(Source data begins)
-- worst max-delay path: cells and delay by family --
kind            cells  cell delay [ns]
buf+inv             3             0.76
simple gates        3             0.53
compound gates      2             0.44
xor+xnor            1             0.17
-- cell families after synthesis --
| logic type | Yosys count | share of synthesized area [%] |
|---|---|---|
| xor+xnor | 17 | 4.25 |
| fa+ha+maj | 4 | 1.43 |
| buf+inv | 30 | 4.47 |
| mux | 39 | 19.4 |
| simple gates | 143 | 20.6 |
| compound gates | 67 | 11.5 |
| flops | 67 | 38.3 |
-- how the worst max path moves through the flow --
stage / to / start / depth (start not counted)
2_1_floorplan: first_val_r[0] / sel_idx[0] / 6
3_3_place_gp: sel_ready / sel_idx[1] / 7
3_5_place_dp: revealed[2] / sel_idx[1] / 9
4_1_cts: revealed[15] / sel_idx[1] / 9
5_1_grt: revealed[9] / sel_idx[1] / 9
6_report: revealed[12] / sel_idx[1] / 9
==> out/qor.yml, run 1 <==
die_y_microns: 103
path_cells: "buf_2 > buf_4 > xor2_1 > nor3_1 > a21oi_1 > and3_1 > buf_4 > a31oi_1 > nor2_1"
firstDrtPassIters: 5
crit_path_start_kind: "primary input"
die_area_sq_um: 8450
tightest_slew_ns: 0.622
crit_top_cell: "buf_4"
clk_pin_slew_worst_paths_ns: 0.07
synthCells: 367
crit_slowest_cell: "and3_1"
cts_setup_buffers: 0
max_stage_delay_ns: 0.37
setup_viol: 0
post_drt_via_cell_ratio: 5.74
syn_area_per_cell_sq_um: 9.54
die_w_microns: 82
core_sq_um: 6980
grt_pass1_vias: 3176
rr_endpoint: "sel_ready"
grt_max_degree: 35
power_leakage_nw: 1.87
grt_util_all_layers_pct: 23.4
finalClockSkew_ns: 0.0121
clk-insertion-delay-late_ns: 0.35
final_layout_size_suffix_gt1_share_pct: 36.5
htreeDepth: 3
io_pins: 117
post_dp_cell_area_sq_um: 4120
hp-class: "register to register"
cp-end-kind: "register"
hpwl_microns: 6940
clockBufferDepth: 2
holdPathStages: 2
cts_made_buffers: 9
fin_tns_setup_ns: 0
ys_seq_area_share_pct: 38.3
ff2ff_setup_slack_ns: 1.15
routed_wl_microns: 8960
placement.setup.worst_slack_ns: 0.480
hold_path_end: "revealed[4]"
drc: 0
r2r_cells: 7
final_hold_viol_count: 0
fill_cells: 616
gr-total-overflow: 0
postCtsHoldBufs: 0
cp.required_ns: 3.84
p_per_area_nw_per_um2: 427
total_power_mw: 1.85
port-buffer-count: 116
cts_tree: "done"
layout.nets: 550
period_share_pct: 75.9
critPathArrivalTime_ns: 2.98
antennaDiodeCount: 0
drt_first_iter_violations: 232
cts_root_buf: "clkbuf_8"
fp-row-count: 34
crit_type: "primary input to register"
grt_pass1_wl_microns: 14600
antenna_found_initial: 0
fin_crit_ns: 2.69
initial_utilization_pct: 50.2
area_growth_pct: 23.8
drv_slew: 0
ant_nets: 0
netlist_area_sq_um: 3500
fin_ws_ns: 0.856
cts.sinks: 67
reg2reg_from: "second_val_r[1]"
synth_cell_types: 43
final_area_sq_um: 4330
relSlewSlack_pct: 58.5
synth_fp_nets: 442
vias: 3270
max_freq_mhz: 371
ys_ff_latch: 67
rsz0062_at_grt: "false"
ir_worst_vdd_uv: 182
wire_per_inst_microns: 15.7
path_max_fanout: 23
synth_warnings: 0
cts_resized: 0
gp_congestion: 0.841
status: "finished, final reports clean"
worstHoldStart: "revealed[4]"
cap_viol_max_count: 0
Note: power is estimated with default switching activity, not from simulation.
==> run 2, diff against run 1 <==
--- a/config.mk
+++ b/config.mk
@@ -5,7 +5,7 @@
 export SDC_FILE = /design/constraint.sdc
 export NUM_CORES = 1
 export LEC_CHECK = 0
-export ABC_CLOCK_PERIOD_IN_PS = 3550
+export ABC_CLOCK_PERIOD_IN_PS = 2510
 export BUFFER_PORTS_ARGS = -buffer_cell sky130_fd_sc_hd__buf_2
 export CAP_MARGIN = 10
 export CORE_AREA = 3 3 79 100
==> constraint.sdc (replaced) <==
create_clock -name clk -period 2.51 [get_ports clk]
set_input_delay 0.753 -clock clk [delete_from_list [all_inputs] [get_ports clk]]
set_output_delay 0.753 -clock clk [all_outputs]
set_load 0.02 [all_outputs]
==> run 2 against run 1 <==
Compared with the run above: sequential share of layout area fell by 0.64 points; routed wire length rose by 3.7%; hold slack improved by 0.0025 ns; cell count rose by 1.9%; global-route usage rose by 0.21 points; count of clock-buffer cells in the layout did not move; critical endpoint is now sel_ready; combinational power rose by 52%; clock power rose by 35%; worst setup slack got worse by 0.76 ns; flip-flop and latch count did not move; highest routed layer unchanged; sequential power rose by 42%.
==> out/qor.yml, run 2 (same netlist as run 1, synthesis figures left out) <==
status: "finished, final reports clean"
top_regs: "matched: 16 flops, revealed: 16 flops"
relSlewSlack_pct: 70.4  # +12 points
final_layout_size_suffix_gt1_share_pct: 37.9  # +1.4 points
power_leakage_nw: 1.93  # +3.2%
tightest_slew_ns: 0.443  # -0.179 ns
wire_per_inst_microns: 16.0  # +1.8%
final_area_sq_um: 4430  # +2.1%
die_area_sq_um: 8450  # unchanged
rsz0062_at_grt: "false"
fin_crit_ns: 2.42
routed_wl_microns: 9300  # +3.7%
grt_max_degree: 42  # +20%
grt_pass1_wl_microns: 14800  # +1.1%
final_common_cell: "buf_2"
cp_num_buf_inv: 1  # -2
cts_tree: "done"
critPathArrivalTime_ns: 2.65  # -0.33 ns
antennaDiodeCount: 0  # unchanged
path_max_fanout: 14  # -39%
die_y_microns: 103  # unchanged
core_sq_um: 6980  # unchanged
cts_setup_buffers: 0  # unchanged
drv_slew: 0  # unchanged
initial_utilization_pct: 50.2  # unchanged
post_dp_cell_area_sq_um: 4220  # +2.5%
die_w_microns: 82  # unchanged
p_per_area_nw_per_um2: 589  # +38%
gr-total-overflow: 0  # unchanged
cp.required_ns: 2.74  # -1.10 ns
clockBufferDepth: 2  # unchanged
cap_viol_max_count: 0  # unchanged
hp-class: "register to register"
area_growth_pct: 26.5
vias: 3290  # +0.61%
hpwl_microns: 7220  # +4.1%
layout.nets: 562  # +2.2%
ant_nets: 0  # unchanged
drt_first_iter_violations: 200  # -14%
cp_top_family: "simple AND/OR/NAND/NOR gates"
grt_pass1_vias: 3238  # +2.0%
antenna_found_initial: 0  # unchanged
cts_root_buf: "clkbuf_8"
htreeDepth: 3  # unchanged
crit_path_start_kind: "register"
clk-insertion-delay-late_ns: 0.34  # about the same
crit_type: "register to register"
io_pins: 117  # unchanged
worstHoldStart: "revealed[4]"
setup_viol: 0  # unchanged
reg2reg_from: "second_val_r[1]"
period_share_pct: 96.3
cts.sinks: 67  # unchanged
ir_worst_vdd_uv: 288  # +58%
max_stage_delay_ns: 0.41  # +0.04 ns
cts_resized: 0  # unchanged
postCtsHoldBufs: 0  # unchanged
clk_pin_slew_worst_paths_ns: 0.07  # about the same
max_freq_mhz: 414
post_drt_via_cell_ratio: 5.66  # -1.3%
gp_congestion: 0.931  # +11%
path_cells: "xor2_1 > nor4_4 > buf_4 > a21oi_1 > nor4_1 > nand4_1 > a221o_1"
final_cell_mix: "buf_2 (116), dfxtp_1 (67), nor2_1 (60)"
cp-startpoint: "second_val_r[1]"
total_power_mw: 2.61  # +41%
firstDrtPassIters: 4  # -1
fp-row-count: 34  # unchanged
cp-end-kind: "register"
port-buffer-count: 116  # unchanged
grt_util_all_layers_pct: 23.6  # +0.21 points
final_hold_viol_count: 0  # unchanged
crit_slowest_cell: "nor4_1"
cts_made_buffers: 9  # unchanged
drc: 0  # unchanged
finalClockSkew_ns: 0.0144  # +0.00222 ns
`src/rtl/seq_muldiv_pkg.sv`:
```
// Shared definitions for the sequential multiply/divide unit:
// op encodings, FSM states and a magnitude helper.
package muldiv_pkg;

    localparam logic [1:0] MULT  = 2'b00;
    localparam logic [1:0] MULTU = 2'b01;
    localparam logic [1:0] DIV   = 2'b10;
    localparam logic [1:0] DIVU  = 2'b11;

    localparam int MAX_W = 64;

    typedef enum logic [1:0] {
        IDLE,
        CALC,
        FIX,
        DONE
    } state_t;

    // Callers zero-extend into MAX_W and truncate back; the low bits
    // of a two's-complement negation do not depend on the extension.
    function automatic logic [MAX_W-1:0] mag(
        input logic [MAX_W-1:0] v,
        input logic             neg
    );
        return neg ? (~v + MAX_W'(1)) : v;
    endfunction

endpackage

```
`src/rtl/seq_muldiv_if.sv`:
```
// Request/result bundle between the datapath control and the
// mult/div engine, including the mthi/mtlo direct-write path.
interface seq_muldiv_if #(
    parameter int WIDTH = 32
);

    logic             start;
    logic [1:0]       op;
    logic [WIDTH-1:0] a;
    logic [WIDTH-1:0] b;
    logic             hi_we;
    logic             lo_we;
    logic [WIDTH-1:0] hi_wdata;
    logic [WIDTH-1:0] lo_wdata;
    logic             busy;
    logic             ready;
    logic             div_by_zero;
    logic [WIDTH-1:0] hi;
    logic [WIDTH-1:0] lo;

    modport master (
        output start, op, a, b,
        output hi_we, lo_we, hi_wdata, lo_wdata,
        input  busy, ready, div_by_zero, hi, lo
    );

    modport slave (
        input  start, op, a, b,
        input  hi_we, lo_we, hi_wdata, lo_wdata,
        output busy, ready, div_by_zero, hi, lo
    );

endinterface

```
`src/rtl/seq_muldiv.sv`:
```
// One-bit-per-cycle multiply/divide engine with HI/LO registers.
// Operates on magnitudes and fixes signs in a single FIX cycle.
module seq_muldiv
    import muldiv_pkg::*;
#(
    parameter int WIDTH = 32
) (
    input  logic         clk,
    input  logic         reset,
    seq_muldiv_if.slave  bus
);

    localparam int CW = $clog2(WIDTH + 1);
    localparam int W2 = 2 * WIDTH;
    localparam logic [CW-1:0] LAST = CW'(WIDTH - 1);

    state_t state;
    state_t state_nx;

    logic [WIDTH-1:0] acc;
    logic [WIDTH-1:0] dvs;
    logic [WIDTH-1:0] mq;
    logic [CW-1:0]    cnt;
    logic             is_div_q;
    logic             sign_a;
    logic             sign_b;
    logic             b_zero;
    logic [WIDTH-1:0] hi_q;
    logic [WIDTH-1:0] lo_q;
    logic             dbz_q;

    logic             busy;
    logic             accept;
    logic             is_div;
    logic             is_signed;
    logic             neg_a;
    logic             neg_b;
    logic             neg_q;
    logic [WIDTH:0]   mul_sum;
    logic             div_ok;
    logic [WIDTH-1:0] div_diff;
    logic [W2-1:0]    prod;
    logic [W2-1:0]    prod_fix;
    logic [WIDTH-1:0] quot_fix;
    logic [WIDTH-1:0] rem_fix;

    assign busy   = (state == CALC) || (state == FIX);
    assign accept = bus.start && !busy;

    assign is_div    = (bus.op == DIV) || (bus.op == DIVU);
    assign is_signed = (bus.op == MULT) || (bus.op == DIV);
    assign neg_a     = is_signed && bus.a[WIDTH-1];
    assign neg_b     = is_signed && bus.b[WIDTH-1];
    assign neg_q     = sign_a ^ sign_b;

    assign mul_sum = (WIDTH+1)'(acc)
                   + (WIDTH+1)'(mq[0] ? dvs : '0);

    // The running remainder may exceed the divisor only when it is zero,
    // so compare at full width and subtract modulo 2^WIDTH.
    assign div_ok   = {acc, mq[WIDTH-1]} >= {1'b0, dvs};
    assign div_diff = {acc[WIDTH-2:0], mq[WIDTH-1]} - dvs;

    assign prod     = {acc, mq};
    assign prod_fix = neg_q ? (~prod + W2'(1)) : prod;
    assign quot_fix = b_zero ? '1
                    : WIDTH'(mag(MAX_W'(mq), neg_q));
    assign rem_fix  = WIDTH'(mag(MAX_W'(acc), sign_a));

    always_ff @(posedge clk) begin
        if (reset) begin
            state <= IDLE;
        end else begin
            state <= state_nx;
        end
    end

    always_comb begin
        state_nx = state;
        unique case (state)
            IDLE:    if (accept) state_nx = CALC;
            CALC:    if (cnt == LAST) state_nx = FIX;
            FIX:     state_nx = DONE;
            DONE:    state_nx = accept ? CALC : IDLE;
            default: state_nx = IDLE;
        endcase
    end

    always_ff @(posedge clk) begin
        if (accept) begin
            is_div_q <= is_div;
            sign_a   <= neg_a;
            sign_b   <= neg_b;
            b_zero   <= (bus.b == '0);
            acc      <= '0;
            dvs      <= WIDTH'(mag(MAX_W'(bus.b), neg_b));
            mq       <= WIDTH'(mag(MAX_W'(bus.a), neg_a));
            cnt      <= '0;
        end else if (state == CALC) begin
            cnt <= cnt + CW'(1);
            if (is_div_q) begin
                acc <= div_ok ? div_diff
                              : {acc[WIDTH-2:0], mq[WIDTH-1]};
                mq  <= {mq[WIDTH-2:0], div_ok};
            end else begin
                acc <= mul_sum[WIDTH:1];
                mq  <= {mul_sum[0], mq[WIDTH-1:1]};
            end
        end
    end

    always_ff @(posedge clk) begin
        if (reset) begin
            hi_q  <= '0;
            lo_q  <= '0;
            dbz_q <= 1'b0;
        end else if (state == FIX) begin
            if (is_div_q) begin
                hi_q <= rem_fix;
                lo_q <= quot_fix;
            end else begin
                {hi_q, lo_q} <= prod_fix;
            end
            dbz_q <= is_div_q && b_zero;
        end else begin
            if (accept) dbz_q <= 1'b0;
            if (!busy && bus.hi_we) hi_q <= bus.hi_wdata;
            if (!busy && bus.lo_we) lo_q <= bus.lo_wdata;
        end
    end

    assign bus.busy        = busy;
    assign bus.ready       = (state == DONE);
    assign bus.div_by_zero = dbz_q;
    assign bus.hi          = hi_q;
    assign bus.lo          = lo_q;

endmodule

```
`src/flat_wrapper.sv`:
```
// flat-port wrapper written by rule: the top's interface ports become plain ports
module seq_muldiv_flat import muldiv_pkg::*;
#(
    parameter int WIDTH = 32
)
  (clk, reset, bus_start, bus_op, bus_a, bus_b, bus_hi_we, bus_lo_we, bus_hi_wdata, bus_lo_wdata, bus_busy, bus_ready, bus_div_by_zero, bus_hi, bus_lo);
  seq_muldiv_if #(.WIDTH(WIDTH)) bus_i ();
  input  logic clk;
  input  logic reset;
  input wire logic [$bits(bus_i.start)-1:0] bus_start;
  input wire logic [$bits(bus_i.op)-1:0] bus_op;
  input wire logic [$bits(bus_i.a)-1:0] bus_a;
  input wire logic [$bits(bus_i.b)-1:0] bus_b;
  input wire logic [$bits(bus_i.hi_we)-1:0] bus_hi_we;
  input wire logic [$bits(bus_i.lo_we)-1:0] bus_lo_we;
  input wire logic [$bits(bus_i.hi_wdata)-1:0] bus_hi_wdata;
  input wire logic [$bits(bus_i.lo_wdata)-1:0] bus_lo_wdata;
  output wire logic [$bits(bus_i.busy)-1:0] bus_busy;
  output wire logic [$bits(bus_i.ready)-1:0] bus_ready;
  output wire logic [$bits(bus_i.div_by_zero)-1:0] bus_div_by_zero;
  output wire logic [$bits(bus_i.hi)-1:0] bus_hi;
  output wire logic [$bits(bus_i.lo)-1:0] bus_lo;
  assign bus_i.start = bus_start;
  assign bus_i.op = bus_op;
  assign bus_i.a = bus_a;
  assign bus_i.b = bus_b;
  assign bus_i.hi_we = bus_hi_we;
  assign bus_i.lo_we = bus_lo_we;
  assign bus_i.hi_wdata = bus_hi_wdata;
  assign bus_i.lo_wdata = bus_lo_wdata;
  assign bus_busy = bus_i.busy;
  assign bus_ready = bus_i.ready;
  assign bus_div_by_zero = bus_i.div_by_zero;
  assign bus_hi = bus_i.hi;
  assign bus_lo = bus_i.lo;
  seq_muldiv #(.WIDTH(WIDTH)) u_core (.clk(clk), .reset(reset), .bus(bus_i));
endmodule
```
(Source data ends)
(Source data begins)
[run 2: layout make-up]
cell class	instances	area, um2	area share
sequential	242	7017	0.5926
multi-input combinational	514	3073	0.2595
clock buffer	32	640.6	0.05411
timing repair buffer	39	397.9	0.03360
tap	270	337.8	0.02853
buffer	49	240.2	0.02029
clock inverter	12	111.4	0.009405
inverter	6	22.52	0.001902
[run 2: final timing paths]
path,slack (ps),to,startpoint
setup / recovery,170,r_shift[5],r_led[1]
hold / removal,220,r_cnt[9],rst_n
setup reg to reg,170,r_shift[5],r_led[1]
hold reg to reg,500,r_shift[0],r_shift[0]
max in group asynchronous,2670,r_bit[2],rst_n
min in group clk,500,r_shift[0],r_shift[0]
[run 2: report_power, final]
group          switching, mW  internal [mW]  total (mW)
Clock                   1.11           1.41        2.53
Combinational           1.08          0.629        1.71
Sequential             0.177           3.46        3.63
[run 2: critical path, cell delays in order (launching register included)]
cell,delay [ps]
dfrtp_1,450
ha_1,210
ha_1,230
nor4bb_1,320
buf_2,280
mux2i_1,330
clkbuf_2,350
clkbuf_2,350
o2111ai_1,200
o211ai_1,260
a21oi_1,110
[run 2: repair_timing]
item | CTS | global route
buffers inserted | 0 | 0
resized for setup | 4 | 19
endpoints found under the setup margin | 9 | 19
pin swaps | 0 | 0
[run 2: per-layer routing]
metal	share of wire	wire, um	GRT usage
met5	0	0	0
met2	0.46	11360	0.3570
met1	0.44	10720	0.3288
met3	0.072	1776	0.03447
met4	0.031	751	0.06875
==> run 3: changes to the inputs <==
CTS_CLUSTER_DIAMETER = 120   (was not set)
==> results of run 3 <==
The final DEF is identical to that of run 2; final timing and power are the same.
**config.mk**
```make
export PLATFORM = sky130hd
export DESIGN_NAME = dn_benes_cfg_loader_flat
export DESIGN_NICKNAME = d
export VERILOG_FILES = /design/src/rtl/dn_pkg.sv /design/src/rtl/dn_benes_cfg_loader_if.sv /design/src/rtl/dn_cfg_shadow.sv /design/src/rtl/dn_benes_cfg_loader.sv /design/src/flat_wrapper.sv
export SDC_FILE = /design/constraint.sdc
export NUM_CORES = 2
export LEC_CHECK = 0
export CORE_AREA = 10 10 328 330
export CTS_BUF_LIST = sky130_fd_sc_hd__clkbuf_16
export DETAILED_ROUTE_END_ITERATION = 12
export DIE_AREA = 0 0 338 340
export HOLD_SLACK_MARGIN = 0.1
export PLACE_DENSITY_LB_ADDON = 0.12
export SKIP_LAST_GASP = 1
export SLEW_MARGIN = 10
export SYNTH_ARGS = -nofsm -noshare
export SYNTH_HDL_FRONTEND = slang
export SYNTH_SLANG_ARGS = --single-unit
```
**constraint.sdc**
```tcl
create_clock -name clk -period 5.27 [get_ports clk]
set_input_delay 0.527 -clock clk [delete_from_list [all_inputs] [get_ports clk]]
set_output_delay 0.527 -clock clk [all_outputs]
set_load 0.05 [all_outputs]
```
(Source data ends)
#### Problem to solve
Isolate the lines above that contain the word "startpoint" and copy them.

#### Expected answer
cp-startpoint: "second_val_r[1]"
path,slack (ps),to,startpoint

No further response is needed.